# Java O(nlogk) using TreeMap to keep last occurrence Interview "follow-up" question!

• Solving the problem with O(n) time is not enough, some interviewer may require this solution as a followup. Instead of recording each char's count, we keep track of char's last occurrence. If you consider k as constant, it is also a O(n) algorithm.

inWindow keeps track of each char in window and its last occurrence position

lastOccurrence is used to find the char in window with left most last occurrence.

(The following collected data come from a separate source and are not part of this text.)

$ cat flow/run.sh
#!/bin/bash
# the make line also repeats each setting of config.mk as NAME=value (left out here)
make -C /OpenROAD-flow-scripts/flow DESIGN_CONFIG=/design/flow/config.mk WORK_HOME=/design/flow/orfs CLKGATE_MAP_FILE= finish
$ cat flow/config.mk
export PLATFORM = sky130hd
export DESIGN_NAME = arm_core
export DESIGN_NICKNAME = arm_core
export VERILOG_FILES = /design/flow/design.v
export SDC_FILE = /design/flow/constraint.sdc
export NUM_CORES = 4
export LEC_CHECK = 0
export ABC_AREA = 1
export CAP_MARGIN = 0
export CELL_PAD_IN_SITES_DETAIL_PLACEMENT = 1
export CELL_PAD_IN_SITES_GLOBAL_PLACEMENT = 1
export CORE_ASPECT_RATIO = 0.94
export CORE_MARGIN = 7
export CORE_UTILIZATION = 22
export CTS_CLUSTER_SIZE = 72
export HOLD_SLACK_MARGIN = 0.01
export MAX_ROUTING_LAYER = met4
export MIN_ROUTING_LAYER = met2
export PLACE_DENSITY = 0.6
export SLEW_MARGIN = 30
$ cat flow/constraint.sdc
create_clock -name core_clock -period 9.06 [get_ports {clk}]
set_input_delay 1.8120 -clock core_clock [delete_from_list [all_inputs] [get_ports {clk}]]
set_output_delay 1.8120 -clock core_clock [all_outputs]
set_load 0.01 [all_outputs]
==> run H: inputs <==
==> flow/design.v <==
module fixed_point_alu (
    input clk,
    input rst,
    input [1:0] op,           
    input signed [15:0] a,    
    input signed [15:0] b,    
    output reg signed [23:0] out,   
    output reg overflow       
);
    localparam Q8_MAX_POS = 16'sh7FFF;    
    localparam Q8_MAX_NEG = 16'sh8000;    
    localparam Q16_MAX_POS = 24'sh7FFFFF;  
    localparam Q16_MAX_NEG = 24'sh800000;  
    reg signed [31:0] mul_result;   
    reg signed [23:0] add_sub_result;
    always @(posedge clk or posedge rst) begin
        if (rst) begin
            out <= 0;
            overflow <= 0;
        end else begin
            case (op)
                2'b00: begin
                    add_sub_result = a + b;
                    if ((a > 0 && b > 0 && add_sub_result < 0) || 
                        (a < 0 && b < 0 && add_sub_result > 0)) begin
                        overflow <= 1;
                        out <= (a[15] == 1) ? Q16_MAX_NEG : Q16_MAX_POS;
                    end else begin
                        overflow <= 0;
                        out <= { {8{add_sub_result[15]}}, add_sub_result };  
                    end
                end
                2'b01: begin
                    add_sub_result = a - b;
                    if ((a > 0 && b < 0 && add_sub_result < 0) || 
                        (a < 0 && b > 0 && add_sub_result > 0)) begin
                        overflow <= 1;
                        out <= (a[15] == 1) ? Q16_MAX_NEG : Q16_MAX_POS;
                    end else begin
                        overflow <= 0;
                        out <= { {8{add_sub_result[15]}}, add_sub_result };  
                    end
                end
               2'b10: begin
    mul_result = a * b;   
    if ($signed(mul_result[31:8]) > $signed(Q16_MAX_POS)) begin
        overflow <= 1;
        out <= Q16_MAX_POS;
    end else if ($signed(mul_result[31:8]) < $signed(Q16_MAX_NEG)) begin
        overflow <= 1;
        out <= Q16_MAX_NEG;
    end else begin
        overflow <= 0;
        out <= mul_result[31:8];   
    end
end
                2'b11: begin
                    if (b == 0) begin   
                        overflow <= 1;
                        out <= (a[15] == 1) ? Q16_MAX_NEG : Q16_MAX_POS;
                    end else begin
                        out <= (a << 8) / b;
                        overflow <= 0;
                    end
                end
                default: begin
                    out <= 0;
                    overflow <= 0;
                end
            endcase
        end
    end
endmodule
==> flow/run.sh <==
#!/bin/bash
# the make line also repeats each setting of config.mk as NAME=value (left out here)
make -C /OpenROAD-flow-scripts/flow DESIGN_CONFIG=/design/flow/config.mk WORK_HOME=/design/flow/orfs CLKGATE_MAP_FILE= finish
==> flow/config.mk <==
export PLATFORM = sky130hd
export DESIGN_NAME = fixed_point_alu
export DESIGN_NICKNAME = fixed_point_alu
export VERILOG_FILES = /design/flow/design.v
export SDC_FILE = /design/flow/constraint.sdc
export NUM_CORES = 4
export LEC_CHECK = 0
export CAP_MARGIN = 20
export CORE_ASPECT_RATIO = 1.26
export CORE_MARGIN = 2
export CORE_UTILIZATION = 68
export CTS_CLUSTER_DIAMETER = 337
export CTS_CLUSTER_SIZE = 21
export MAX_ROUTING_LAYER = met5
export PLACE_DENSITY = 0.62
export SETUP_SLACK_MARGIN = 5.0
export SLEW_MARGIN = 20
export TNS_END_PERCENT = 95
==> flow/constraint.sdc <==
create_clock -name core_clock -period 57.9 [get_ports {clk}]
set_input_delay 11.5800 -clock core_clock [delete_from_list [all_inputs] [get_ports {clk}]]
set_output_delay 11.5800 -clock core_clock [all_outputs]
set_load 0.01 [all_outputs]
==> run X (differences from run H) <==
Settings changed: ABC_AREA set to 1, CAP_MARGIN 20 to 25, CORE_ASPECT_RATIO 1.26 to unset, CORE_UTILIZATION 68 to 40, CTS_CLUSTER_DIAMETER 337 to unset, CTS_CLUSTER_SIZE 21 to unset, GPL_ROUTABILITY_DRIVEN set to 1, PLACE_DENSITY 0.62 to unset, SETUP_SLACK_MARGIN 5.0 to unset, TNS_END_PERCENT 95 to unset.
==> flow/constraint.sdc (replaced) <==
create_clock -name core_clock -period 60.0 [get_ports {clk}]
set_input_delay 12.0000 -clock core_clock [delete_from_list [all_inputs] [get_ports {clk}]]
set_output_delay 12.0000 -clock core_clock [all_outputs]
set_load 0.01 [all_outputs]
==> run G (differences from run H) <==
Settings changed: CORE_ASPECT_RATIO 1.26 to 0.5, CORE_MARGIN 2 to 9, CORE_UTILIZATION 68 to 32, CTS_CLUSTER_DIAMETER 337 to 241, CTS_CLUSTER_SIZE 21 to 89, HOLD_SLACK_MARGIN set to 0.23, PLACE_DENSITY 0.62 to 0.63, SETUP_SLACK_MARGIN 5.0 to -1.81, TNS_END_PERCENT 95 to 5.
==> comparison table <==
Adder-cell area share of the yosys netlist: run X 35.3%; run H 34.4%; run G 34.4%
Origin of the worst setup path: run X b[9]; run H -; run G a[4]
Final-report setup violation count: run X 0; run H -; run G 9
WP buf/inv: run X 62; run H -; run G 28
Status: run X no timing/DRC/antenna violations; run H did not finish; run G failed layout checks
Last stage reached: run X -; run H 5_1_grt; run G -
Layout check failures: run X -; run H -; run G negative setup slack
Inverters: run X 867; run H -; run G 395
Count of placed standard cells including taps: run X 6,106; run H 4,686; run G 5,836
Met2 Wirelength: run X 47,000 um; run H -; run G 56,200 um
Ratio of final minimum period to clock period: run X 97.0%; run H -; run G 100%
Number of instances in the synthesized netlist: run X 4,407; run H 4,031; run G 4,031
Number of antenna repair diodes: run X 0; run H -; run G 2
Via count of the routed design: run X 31,200; run H -; run G 33,300
DR top layer: run X met5; run H -; run G met4
Critical path destination: run X out[18]$_DFF_PP0_; run H -; run G out[13]$_DFF_PP0_
Non-clock buffers, area share: run X 18.5%; run H -; run G 14.5%
Least setup slack across all paths after layout: run X 1.81 ns; run H -; run G -0.227 ns
Iteration-0 DRC Markers: run X 1,923; run H -; run G 2,975
Share of the yosys chip area belonging to registers: run X 2.13%; run H 2.07%; run G 2.07%
Post-Synth AOI/OAI Area: run X 13.4%; run H 25.4%; run G 25.4%
Worst Path Arrival: run X 58.34 ns; run H -; run G 58.24 ns
Avg Inst Size Synth: run X 6.67 um2; run H 7.49 um2; run G 7.49 um2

A better idea is to use a PriorityQueue, as it takes O(1) to getMin, However Java's PQ does not support O(logn) update a internal node, it takes O(n). TreeMap takes O(logn) to do both getMin and update.
Every time when the window is full of k distinct chars, we lookup TreeMap to find the one with leftmost last occurrence and set left bound j to be 1 + first to exclude the char to allow new char coming into window.

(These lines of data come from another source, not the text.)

==> design.v <==
`timescale 1ns/10ps
module DFF(clk, rst, D, Q);
input clk, rst;
input [17:0] D;
output reg [17:0] Q;
always @(posedge clk or posedge rst) begin
	if (rst) begin
	    Q <= 18'd0;
	end
	else begin
		Q <= D;
	end
end
endmodule
module FA(in1, in2, out);
input signed [15:0] in1;
input signed [17:0] in2;
output signed [17:0] out;
assign out = in1 + in2;
endmodule
`timescale 1ns/10ps
module SRRC(clk, rst, en, Din, Dout);
input clk, rst, en;
input [1:0] Din;
output [17:0] Dout;
wire signed [15:0] din;
wire signed [15:0] m [0:32];
wire [17:0] q [0:31]; 
wire [17:0] sum [0:31];
assign din = {Din, 14'd0};
assign m[0] = ~((din >>> 7) + (din >>> 9) + (din >>> 11)) + 1;
assign m[1] = ~((din >>> 8) + (din >>> 11) + (din >>> 13)) + 1;
assign m[2] = (din >>> 6) - (din >>> 8) - (din >>> 11) + (din >>> 14);
assign m[3] = (din >>> 6) + (din >>> 10) - (din >>> 12) - (din >>> 14);
assign m[4] = (din >>> 9) + (din >>> 12);
assign m[5] = ~((din >>> 6) + (din >>> 10) + (din >>> 12)) + 1;
assign m[6] = ~((din >>> 6) - (din >>> 9) + (din >>> 11) + (din >>> 14)) + 1;
assign m[7] = (din >>> 6) + (din >>> 9) - (din >>> 11) - (din >>> 13);
assign m[8] = (din >>> 4) - (din >>> 6) - (din >>> 8) + (din >>> 11) + (din >>> 14);
assign m[9] = (din >>> 6) - (din >>> 10) - (din >>> 13);
assign m[10] = ~((din >>> 4) + (din >>> 6) - (din >>> 10) - (din >>> 13)) + 1;
assign m[11] = ~((din >>> 3) + (din >>> 5) + (din >>> 9)) + 1;
assign m[12] = ~((din >>> 3) - (din >>> 6) - (din >>> 8) + (din >>> 13)) + 1;
assign m[13] = (din >>> 3) + (din >>> 5) + (din >>> 9) + (din >>> 11) - (din >>> 13);
assign m[14] = (din >>> 1) + (din >>> 4) + (din >>> 6) + (din >>> 9) - (din >>> 12) - (din >>> 14);
assign m[15] = din - (din >>> 5) + (din >>> 7) - (din >>> 9) - (din >>> 11) - (din >>> 13);
assign m[16] = din + (din >>> 3) + (din >>> 7) + (din >>> 9) - (din >>> 11);
assign m[17] = din - (din >>> 5) + (din >>> 7) - (din >>> 9) - (din >>> 11) - (din >>> 13);
assign m[18] = (din >>> 1) + (din >>> 4) + (din >>> 6) + (din >>> 9) - (din >>> 12) - (din >>> 14);
assign m[19] = (din >>> 3) + (din >>> 5) + (din >>> 9) + (din >>> 11) - (din >>> 13);
assign m[20] = ~((din >>> 3) - (din >>> 6) - (din >>> 8) + (din >>> 13)) + 1;
assign m[21] = ~((din >>> 3) + (din >>> 5) + (din >>> 9)) + 1;
assign m[22] = ~((din >>> 4) + (din >>> 6) - (din >>> 10) - (din >>> 13)) + 1;
assign m[23] = (din >>> 6) - (din >>> 10) - (din >>> 13);
assign m[24] = (din >>> 4) - (din >>> 6) - (din >>> 8) + (din >>> 11) + (din >>> 14);
assign m[25] = (din >>> 6) + (din >>> 9) - (din >>> 11) - (din >>> 13);
assign m[26] = ~((din >>> 6) - (din >>> 9) + (din >>> 11) + (din >>> 14)) + 1;
assign m[27] = ~((din >>> 6) + (din >>> 10) + (din >>> 12)) + 1;
assign m[28] = (din >>> 9) + (din >>> 12);
assign m[29] = (din >>> 6) + (din >>> 10) - (din >>> 12) - (din >>> 14);
assign m[30] = (din >>> 6) - (din >>> 8) - (din >>> 11) + (din >>> 14);
assign m[31] = ~((din >>> 8) + (din >>> 11) + (din >>> 13)) + 1;
assign m[32] = ~((din >>> 7) + (din >>> 9) + (din >>> 11)) + 1;
DFF u_DFF0 (.clk(clk), .rst(rst), .D(sum[1]), .Q(q[0]));
DFF u_DFF1 (.clk(clk), .rst(rst), .D(sum[2]), .Q(q[1]));
DFF u_DFF2 (.clk(clk), .rst(rst), .D(sum[3]), .Q(q[2]));
DFF u_DFF3 (.clk(clk), .rst(rst), .D(sum[4]), .Q(q[3]));
DFF u_DFF4 (.clk(clk), .rst(rst), .D(sum[5]), .Q(q[4]));
DFF u_DFF5 (.clk(clk), .rst(rst), .D(sum[6]), .Q(q[5]));
DFF u_DFF6 (.clk(clk), .rst(rst), .D(sum[7]), .Q(q[6]));
DFF u_DFF7 (.clk(clk), .rst(rst), .D(sum[8]), .Q(q[7]));
DFF u_DFF8 (.clk(clk), .rst(rst), .D(sum[9]), .Q(q[8]));
DFF u_DFF9 (.clk(clk), .rst(rst), .D(sum[10]), .Q(q[9]));
DFF u_DFF10 (.clk(clk), .rst(rst), .D(sum[11]), .Q(q[10]));
DFF u_DFF11 (.clk(clk), .rst(rst), .D(sum[12]), .Q(q[11]));
DFF u_DFF12 (.clk(clk), .rst(rst), .D(sum[13]), .Q(q[12]));
DFF u_DFF13 (.clk(clk), .rst(rst), .D(sum[14]), .Q(q[13]));
DFF u_DFF14 (.clk(clk), .rst(rst), .D(sum[15]), .Q(q[14]));
DFF u_DFF15 (.clk(clk), .rst(rst), .D(sum[16]), .Q(q[15]));
DFF u_DFF16 (.clk(clk), .rst(rst), .D(sum[17]), .Q(q[16]));
DFF u_DFF17 (.clk(clk), .rst(rst), .D(sum[18]), .Q(q[17]));
DFF u_DFF18 (.clk(clk), .rst(rst), .D(sum[19]), .Q(q[18]));
DFF u_DFF19 (.clk(clk), .rst(rst), .D(sum[20]), .Q(q[19]));
DFF u_DFF20 (.clk(clk), .rst(rst), .D(sum[21]), .Q(q[20]));
DFF u_DFF21 (.clk(clk), .rst(rst), .D(sum[22]), .Q(q[21]));
DFF u_DFF22 (.clk(clk), .rst(rst), .D(sum[23]), .Q(q[22]));
DFF u_DFF23 (.clk(clk), .rst(rst), .D(sum[24]), .Q(q[23]));
DFF u_DFF24 (.clk(clk), .rst(rst), .D(sum[25]), .Q(q[24]));
DFF u_DFF25 (.clk(clk), .rst(rst), .D(sum[26]), .Q(q[25]));
DFF u_DFF26 (.clk(clk), .rst(rst), .D(sum[27]), .Q(q[26]));
DFF u_DFF27 (.clk(clk), .rst(rst), .D(sum[28]), .Q(q[27]));
DFF u_DFF28 (.clk(clk), .rst(rst), .D(sum[29]), .Q(q[28]));
DFF u_DFF29 (.clk(clk), .rst(rst), .D(sum[30]), .Q(q[29]));
DFF u_DFF30 (.clk(clk), .rst(rst), .D(sum[31]), .Q(q[30]));
DFF u_DFF31 (.clk(clk), .rst(rst), .D({m[32][15], m[32][15], m[32]}), .Q(q[31]));
FA u_FA0 (.in1(m[0]), .in2(q[0]), .out(sum[0]));
FA u_FA1 (.in1(m[1]), .in2(q[1]), .out(sum[1]));
FA u_FA2 (.in1(m[2]), .in2(q[2]), .out(sum[2]));
FA u_FA3 (.in1(m[3]), .in2(q[3]), .out(sum[3]));
FA u_FA4 (.in1(m[4]), .in2(q[4]), .out(sum[4]));
FA u_FA5 (.in1(m[5]), .in2(q[5]), .out(sum[5]));
FA u_FA6 (.in1(m[6]), .in2(q[6]), .out(sum[6]));
FA u_FA7 (.in1(m[7]), .in2(q[7]), .out(sum[7]));
FA u_FA8 (.in1(m[8]), .in2(q[8]), .out(sum[8]));
FA u_FA9 (.in1(m[9]), .in2(q[9]), .out(sum[9]));
FA u_FA10 (.in1(m[10]), .in2(q[10]), .out(sum[10]));
FA u_FA11 (.in1(m[11]), .in2(q[11]), .out(sum[11]));
FA u_FA12 (.in1(m[12]), .in2(q[12]), .out(sum[12]));
FA u_FA13 (.in1(m[13]), .in2(q[13]), .out(sum[13]));
FA u_FA14 (.in1(m[14]), .in2(q[14]), .out(sum[14]));
FA u_FA15 (.in1(m[15]), .in2(q[15]), .out(sum[15]));
FA u_FA16 (.in1(m[16]), .in2(q[16]), .out(sum[16]));
FA u_FA17 (.in1(m[17]), .in2(q[17]), .out(sum[17]));
FA u_FA18 (.in1(m[18]), .in2(q[18]), .out(sum[18]));
FA u_FA19 (.in1(m[19]), .in2(q[19]), .out(sum[19]));
FA u_FA20 (.in1(m[20]), .in2(q[20]), .out(sum[20]));
FA u_FA21 (.in1(m[21]), .in2(q[21]), .out(sum[21]));
FA u_FA22 (.in1(m[22]), .in2(q[22]), .out(sum[22]));
FA u_FA23 (.in1(m[23]), .in2(q[23]), .out(sum[23]));
FA u_FA24 (.in1(m[24]), .in2(q[24]), .out(sum[24]));
FA u_FA25 (.in1(m[25]), .in2(q[25]), .out(sum[25]));
FA u_FA26 (.in1(m[26]), .in2(q[26]), .out(sum[26]));
FA u_FA27 (.in1(m[27]), .in2(q[27]), .out(sum[27]));
FA u_FA28 (.in1(m[28]), .in2(q[28]), .out(sum[28]));
FA u_FA29 (.in1(m[29]), .in2(q[29]), .out(sum[29]));
FA u_FA30 (.in1(m[30]), .in2(q[30]), .out(sum[30]));
FA u_FA31 (.in1(m[31]), .in2(q[31]), .out(sum[31]));
assign Dout = sum[0];
endmodule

``````   public class Solution {
public int lengthOfLongestSubstringKDistinct(String str, int k) {
if (str == null || str.isEmpty() || k == 0) {
return 0;
}
TreeMap<Integer, Character> lastOccurrence = new TreeMap<>();
Map<Character, Integer> inWindow = new HashMap<>();
int j = 0;
int max = 1;
for (int i = 0; i < str.length(); i++) {
char in = str.charAt(i);
while (inWindow.size() == k && !inWindow.containsKey(in)) {
int first = lastOccurrence.firstKey();
char out = lastOccurrence.get(first);
inWindow.remove(out);
lastOccurrence.remove(first);
j = first + 1;
}
//update or add in's position in both maps
if (inWindow.containsKey(in)) {
lastOccurrence.remove(inWindow.get(in));
}
inWindow.put(in, i);
lastOccurrence.put(i, in);
max = Math.max(max, i - j + 1);
}
return max;
}
}``````

• To clarify the possible follow up. The interviewer may say that the string is given as a steam. In this situation, we can't maintain a "left pointer" as the classical O(n) hashmap solution.

• beautiful! I just see someone met this followup question during onsite interview.

• I don't understand why we need the while, we can use if instead, and it passes the test cases.

• and isn't the lastOccurrence maintain the right most occurrence?

• @ZheYu The lastOccurrence maintains the rightmost index of that element and lastOccurrence + 1 is the leftmost of the slide window.

• Thanks for you nice solution!
Some minor changes of the code structure to make it easier to understand, passed all the test cases:

``````public int lengthOfLongestSubstringKDistinct(String str, int k) {
if (str == null || str.isEmpty() || k == 0) return 0;
TreeMap<Integer, Character> lastOccurrence = new TreeMap<>();
Map<Character, Integer> inWindow = new HashMap<>();
int j = 0, max = 1;
for (int i = 0; i < str.length(); i++) {
char in = str.charAt(i);
//update or add in's position in both maps
if (inWindow.containsKey(in)) {
lastOccurrence.remove(inWindow.get(in));
}
inWindow.put(in, i);
lastOccurrence.put(i, in);
// make sure the size satisfies the requirement
if (inWindow.size() > k) {
int first = lastOccurrence.firstKey();
char out = lastOccurrence.get(first);
inWindow.remove(out);
lastOccurrence.remove(first);
j = first + 1;
}
max = Math.max(max, i - j + 1);
}
return max;
}
``````

• This post is deleted!

• @yus067 Why we cannot keep a left pointer if the input is a stream instead of a string? Thanks

I think LRU cache can do this in O(n) time. Below is my implementation.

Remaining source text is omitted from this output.